RECORDS PROVIDED:
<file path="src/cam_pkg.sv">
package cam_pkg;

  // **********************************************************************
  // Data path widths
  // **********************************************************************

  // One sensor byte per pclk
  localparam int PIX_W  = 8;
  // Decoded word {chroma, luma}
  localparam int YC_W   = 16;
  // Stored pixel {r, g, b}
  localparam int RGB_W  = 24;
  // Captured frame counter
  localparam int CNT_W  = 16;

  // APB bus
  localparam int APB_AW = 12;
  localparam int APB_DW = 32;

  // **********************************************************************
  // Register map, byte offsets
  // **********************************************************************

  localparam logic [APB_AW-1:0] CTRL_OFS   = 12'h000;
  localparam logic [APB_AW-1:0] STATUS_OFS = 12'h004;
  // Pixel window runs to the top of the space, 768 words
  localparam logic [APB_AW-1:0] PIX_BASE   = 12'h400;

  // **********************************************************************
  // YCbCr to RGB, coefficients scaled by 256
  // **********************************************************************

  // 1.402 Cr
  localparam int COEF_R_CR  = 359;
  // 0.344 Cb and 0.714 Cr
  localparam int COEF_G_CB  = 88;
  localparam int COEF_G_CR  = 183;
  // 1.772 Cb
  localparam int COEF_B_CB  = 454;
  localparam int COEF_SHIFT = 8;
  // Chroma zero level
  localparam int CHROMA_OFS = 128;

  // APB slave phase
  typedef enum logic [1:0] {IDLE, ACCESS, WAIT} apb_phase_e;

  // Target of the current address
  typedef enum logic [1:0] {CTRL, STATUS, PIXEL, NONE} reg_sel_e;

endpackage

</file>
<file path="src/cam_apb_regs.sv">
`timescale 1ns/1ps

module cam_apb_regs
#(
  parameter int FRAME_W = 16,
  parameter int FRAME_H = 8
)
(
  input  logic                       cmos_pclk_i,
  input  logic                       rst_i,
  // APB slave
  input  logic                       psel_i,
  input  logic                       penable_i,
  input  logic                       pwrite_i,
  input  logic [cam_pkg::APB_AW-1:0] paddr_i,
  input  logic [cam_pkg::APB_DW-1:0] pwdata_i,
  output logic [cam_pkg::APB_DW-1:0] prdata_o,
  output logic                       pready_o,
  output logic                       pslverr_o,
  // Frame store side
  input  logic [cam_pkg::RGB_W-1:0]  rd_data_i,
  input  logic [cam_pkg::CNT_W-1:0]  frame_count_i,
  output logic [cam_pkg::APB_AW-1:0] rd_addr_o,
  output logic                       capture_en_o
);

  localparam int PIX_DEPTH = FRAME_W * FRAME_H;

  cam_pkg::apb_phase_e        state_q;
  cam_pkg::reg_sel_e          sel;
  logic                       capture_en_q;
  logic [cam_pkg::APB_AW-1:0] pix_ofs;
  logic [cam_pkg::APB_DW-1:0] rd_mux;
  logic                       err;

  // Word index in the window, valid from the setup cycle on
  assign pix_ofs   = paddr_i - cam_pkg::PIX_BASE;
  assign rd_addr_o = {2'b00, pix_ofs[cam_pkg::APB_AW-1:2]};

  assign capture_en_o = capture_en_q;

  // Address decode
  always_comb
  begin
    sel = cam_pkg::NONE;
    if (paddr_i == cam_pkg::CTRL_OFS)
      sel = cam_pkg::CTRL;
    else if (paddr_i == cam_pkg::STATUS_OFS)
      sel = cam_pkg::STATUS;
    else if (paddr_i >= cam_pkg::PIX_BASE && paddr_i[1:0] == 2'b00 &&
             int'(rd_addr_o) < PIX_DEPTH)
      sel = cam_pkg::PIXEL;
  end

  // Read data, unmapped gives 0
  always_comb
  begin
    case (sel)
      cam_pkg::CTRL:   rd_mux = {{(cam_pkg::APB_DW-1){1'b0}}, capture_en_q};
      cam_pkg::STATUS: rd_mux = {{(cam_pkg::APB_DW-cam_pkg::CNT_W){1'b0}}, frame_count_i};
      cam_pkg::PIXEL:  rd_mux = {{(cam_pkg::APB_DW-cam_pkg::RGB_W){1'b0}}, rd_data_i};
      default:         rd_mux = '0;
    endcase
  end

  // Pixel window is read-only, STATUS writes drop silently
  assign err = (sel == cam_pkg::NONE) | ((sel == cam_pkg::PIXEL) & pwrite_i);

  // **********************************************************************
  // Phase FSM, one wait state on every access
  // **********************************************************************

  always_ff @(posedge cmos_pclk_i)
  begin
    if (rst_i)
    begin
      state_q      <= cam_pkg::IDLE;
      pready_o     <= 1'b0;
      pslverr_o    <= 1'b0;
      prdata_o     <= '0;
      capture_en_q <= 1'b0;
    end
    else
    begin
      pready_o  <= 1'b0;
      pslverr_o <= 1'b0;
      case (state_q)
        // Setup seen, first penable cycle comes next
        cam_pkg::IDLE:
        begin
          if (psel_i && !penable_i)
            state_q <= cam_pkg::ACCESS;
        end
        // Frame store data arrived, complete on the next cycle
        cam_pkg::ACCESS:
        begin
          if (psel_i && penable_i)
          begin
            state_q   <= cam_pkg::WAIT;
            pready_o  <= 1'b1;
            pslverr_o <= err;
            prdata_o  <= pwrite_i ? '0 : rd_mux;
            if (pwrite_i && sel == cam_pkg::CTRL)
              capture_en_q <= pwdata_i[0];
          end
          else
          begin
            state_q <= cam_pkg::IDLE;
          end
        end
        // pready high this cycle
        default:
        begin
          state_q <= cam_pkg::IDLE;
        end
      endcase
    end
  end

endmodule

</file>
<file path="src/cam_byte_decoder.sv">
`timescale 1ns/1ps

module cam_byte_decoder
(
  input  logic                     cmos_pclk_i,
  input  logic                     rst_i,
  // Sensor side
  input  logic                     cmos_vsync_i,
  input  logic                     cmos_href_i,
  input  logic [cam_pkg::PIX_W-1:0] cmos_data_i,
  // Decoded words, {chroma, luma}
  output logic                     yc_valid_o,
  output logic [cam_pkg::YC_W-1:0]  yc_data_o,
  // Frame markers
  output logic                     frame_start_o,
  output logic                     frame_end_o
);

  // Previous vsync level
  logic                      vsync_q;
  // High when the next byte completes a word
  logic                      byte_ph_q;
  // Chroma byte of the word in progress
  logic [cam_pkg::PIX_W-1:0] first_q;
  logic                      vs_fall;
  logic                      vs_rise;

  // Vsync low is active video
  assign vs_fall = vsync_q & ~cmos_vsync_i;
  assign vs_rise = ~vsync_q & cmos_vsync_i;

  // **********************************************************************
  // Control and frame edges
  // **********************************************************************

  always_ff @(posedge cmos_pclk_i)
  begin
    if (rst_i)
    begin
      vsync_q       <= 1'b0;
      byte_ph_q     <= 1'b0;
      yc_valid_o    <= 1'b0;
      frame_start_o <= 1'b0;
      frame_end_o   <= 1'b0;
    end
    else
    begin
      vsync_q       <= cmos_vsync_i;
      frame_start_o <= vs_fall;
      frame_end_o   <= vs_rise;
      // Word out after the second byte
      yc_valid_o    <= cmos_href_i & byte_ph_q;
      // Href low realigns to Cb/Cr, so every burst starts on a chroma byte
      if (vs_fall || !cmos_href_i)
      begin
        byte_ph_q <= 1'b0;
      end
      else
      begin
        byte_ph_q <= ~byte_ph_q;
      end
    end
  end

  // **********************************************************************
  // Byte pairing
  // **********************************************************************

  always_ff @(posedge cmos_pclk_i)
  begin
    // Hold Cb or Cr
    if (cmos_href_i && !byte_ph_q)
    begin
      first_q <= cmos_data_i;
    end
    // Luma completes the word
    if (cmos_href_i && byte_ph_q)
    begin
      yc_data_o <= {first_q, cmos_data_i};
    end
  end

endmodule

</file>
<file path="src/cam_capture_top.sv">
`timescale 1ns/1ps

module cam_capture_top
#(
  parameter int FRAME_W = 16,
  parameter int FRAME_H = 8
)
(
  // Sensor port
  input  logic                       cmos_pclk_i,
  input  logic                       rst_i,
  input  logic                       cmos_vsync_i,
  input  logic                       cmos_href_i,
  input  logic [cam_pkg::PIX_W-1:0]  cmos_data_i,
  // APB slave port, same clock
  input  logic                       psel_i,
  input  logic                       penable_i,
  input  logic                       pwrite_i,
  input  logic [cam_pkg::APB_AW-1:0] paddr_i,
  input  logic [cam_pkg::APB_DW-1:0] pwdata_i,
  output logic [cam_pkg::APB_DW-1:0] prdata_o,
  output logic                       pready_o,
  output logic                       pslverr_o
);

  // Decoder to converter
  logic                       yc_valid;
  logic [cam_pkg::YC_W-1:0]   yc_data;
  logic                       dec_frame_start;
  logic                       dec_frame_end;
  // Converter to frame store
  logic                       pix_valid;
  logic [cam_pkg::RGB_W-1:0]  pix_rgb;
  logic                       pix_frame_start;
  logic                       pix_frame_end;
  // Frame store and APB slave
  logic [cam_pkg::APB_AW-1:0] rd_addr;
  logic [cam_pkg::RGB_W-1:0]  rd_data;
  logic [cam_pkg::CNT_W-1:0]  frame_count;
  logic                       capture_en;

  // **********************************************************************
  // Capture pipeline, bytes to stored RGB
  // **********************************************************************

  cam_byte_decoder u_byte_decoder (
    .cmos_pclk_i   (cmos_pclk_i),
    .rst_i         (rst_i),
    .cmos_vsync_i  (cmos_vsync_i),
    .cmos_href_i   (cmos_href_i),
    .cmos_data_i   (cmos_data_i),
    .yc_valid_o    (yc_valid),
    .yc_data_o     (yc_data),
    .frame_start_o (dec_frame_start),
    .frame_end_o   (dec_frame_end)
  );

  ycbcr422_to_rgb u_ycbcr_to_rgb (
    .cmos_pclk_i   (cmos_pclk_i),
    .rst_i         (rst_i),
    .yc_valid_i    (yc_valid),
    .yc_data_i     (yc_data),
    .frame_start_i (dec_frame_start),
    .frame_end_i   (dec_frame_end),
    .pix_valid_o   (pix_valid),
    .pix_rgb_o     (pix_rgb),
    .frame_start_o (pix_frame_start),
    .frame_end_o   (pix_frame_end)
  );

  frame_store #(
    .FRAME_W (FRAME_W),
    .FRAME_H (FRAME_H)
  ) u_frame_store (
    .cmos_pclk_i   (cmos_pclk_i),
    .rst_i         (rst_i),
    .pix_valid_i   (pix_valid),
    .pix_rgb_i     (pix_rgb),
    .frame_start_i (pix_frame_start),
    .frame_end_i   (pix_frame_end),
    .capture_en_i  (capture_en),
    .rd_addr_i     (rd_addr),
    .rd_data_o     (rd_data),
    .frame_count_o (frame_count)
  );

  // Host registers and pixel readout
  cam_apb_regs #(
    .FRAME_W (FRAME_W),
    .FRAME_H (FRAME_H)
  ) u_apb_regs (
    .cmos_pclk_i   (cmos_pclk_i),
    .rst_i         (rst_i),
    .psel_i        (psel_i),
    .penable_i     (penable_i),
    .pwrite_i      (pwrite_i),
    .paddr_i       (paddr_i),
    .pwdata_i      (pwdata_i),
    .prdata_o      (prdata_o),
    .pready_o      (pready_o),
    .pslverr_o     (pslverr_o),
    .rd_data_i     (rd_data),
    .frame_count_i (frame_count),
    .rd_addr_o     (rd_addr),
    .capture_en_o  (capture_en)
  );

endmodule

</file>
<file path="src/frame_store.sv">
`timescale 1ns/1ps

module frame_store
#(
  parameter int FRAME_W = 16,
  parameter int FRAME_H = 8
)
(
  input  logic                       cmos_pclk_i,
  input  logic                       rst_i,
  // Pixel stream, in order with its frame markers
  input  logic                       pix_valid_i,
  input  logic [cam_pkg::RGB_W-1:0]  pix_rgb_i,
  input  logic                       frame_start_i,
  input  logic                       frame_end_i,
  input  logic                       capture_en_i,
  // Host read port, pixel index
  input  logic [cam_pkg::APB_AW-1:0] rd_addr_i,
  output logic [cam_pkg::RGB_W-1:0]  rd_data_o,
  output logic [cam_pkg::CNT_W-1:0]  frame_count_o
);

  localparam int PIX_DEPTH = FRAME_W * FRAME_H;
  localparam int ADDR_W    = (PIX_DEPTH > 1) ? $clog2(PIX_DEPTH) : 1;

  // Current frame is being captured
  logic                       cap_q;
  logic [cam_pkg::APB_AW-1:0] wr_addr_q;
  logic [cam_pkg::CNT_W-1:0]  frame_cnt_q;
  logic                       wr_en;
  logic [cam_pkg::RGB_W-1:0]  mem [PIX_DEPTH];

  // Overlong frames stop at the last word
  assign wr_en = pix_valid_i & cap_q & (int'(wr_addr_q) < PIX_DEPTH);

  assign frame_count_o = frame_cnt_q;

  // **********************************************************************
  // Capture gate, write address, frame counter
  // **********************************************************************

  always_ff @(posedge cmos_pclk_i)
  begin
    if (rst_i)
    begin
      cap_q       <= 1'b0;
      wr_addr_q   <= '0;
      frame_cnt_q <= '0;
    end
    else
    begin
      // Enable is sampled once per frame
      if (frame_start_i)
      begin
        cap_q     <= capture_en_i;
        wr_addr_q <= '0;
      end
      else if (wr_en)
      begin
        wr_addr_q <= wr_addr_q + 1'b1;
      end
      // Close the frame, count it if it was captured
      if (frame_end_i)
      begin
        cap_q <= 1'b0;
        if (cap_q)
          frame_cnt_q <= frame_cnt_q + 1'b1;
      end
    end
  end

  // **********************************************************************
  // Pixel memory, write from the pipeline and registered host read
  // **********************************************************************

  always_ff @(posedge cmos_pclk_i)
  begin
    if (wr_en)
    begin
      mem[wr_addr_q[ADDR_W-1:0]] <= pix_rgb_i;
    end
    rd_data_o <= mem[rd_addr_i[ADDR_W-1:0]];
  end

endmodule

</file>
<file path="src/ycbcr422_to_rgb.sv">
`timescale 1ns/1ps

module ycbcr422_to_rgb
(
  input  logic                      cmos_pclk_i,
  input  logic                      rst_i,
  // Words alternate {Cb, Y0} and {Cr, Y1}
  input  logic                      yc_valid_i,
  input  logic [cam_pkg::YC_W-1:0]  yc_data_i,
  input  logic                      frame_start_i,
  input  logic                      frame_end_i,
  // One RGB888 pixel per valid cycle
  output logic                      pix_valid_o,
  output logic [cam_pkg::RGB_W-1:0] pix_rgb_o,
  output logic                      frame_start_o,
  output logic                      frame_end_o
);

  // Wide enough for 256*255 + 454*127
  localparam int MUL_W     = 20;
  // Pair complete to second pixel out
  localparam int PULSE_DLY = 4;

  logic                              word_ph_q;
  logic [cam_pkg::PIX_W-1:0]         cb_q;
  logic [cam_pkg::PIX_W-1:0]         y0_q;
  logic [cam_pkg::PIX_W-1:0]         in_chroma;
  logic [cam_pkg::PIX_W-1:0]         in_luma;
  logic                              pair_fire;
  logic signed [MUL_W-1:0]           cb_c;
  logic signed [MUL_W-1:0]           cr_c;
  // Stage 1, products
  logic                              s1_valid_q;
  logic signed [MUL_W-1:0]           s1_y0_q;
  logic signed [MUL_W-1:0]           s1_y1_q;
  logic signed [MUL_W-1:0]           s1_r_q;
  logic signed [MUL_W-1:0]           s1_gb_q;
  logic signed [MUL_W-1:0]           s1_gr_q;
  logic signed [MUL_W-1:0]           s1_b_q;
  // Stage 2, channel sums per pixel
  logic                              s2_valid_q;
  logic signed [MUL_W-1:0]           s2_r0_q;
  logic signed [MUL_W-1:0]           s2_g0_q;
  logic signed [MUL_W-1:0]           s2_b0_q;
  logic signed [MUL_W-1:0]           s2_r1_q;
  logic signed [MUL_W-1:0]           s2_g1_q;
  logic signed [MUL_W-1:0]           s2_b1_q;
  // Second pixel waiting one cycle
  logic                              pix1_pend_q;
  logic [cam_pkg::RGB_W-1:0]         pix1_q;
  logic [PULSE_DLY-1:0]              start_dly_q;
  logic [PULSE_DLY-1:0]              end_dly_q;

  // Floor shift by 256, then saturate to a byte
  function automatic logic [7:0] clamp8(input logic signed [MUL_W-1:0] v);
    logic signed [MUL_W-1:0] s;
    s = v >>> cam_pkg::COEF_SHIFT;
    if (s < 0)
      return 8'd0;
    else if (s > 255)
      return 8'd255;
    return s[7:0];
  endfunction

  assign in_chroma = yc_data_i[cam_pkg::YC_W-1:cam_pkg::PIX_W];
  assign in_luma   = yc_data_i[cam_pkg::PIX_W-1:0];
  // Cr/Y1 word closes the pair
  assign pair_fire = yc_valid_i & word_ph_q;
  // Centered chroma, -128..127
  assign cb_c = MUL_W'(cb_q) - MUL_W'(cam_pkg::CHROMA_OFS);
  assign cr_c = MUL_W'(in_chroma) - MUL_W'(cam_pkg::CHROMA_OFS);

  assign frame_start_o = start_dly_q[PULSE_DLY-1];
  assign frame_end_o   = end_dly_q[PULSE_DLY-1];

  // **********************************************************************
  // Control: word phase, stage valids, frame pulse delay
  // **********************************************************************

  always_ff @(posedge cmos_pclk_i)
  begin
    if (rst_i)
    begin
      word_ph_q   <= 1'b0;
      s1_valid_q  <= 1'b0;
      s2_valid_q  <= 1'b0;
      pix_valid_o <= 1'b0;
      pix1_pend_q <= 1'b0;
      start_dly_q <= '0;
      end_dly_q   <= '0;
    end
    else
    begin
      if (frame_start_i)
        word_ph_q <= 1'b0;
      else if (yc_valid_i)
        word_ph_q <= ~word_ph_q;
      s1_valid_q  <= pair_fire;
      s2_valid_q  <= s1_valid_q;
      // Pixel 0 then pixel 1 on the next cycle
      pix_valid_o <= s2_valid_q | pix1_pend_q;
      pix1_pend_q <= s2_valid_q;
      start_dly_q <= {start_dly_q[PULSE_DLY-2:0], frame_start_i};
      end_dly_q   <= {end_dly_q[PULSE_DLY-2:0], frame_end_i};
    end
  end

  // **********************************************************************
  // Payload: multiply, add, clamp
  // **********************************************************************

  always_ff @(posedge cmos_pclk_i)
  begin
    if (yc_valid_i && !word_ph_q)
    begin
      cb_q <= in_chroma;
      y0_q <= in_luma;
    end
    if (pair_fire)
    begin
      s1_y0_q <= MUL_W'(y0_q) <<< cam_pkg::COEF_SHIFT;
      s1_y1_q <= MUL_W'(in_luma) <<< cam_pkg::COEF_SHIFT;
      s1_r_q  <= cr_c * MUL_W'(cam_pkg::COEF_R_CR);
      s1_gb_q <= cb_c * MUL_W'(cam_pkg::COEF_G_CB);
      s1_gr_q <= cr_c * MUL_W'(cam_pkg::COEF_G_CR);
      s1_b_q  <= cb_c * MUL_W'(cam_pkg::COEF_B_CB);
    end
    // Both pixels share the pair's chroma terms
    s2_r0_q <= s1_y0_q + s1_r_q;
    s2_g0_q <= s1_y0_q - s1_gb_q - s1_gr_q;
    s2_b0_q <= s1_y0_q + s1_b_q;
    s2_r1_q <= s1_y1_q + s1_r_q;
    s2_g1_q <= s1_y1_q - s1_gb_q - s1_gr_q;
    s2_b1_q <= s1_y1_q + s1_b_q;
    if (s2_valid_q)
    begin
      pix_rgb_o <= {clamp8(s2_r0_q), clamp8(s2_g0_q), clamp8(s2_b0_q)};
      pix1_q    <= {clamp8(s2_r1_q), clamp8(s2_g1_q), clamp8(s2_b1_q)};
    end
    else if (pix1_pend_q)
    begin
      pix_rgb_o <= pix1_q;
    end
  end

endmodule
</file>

---

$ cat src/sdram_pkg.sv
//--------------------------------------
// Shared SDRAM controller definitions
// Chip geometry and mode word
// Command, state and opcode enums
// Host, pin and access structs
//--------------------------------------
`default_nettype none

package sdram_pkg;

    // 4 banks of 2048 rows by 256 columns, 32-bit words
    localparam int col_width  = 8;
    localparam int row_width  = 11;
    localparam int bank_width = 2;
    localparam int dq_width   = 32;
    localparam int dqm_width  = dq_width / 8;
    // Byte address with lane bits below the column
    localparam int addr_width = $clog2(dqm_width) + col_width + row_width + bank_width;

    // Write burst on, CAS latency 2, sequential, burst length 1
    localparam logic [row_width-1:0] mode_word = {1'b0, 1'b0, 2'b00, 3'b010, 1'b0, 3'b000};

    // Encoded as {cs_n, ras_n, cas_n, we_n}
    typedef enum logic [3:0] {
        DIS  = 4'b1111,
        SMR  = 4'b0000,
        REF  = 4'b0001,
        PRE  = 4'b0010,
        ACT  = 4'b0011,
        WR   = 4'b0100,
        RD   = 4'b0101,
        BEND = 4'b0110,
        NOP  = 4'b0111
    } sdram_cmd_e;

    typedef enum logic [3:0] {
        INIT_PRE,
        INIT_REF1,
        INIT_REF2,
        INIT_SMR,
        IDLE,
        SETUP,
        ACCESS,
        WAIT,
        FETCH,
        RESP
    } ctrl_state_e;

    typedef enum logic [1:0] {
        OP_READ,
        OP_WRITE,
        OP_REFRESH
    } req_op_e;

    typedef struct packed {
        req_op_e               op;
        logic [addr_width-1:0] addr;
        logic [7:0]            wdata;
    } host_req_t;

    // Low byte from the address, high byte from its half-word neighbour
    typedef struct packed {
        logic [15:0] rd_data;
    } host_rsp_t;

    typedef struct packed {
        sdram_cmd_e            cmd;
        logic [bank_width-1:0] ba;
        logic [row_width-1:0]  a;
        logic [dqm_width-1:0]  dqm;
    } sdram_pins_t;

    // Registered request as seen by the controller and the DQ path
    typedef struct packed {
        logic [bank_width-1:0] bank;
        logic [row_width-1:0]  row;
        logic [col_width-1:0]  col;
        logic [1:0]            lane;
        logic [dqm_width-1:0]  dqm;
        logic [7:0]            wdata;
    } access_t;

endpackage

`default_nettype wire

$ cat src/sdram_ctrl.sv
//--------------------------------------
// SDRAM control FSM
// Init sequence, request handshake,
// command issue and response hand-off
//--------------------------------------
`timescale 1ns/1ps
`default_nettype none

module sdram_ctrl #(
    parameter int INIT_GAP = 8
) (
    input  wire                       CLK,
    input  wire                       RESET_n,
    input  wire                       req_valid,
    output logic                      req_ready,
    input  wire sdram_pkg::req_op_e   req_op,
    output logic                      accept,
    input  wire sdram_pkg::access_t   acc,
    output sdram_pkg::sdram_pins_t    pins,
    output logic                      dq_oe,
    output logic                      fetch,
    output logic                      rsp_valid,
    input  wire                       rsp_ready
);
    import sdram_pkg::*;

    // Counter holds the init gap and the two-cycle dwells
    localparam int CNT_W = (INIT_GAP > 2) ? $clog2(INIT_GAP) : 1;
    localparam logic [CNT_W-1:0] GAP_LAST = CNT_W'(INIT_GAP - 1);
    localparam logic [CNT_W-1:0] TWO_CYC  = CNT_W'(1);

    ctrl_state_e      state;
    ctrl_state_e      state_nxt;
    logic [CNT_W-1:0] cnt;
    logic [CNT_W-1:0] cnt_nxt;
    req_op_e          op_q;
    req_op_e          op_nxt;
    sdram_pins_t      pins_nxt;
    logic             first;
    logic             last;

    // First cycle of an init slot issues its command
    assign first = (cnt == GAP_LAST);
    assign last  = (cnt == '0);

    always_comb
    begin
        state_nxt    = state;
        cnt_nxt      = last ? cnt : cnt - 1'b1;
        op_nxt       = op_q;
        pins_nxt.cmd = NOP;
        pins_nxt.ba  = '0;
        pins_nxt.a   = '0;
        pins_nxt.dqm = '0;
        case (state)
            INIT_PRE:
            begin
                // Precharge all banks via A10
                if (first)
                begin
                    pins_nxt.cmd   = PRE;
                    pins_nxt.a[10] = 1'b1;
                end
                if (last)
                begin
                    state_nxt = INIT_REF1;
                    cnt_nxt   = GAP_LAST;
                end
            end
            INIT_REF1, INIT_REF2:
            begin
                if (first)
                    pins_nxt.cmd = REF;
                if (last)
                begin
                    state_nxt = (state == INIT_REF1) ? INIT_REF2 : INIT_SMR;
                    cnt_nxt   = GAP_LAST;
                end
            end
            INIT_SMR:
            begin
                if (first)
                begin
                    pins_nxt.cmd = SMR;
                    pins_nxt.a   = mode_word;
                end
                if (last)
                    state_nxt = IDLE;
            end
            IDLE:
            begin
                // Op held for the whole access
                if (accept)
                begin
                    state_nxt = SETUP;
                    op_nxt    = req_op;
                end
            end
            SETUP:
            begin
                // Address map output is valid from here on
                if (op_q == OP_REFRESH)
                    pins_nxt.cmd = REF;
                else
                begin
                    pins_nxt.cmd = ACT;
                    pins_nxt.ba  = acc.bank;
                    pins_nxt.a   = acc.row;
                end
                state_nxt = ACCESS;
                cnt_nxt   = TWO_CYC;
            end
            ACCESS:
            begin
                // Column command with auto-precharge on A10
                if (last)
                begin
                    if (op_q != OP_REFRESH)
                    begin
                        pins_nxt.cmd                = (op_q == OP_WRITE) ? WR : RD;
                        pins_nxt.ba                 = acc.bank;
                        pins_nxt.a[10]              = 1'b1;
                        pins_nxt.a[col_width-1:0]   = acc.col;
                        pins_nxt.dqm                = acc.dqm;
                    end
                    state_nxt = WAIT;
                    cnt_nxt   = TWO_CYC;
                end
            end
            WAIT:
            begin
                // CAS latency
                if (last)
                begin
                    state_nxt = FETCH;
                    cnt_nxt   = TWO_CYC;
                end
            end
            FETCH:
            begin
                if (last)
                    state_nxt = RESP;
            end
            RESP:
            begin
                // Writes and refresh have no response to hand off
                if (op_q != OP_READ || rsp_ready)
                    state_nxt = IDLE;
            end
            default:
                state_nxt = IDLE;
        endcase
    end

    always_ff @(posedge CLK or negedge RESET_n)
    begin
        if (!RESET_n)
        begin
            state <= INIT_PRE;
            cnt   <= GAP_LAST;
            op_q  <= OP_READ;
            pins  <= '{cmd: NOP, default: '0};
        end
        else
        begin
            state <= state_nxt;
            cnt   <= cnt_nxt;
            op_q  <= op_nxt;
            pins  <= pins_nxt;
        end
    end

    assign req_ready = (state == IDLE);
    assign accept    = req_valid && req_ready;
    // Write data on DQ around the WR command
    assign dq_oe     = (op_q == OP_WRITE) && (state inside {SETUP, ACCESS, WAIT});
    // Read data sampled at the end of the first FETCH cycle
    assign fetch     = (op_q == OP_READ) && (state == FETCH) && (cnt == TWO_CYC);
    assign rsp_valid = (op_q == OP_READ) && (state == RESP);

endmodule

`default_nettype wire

REQUIREMENT:
Copy out, from the records above, every line that holds the string "with".

EXERCISE RESPONSE:
  // Pixel stream, in order with its frame markers
    // Byte address with lane bits below the column
                // Column command with auto-precharge on A10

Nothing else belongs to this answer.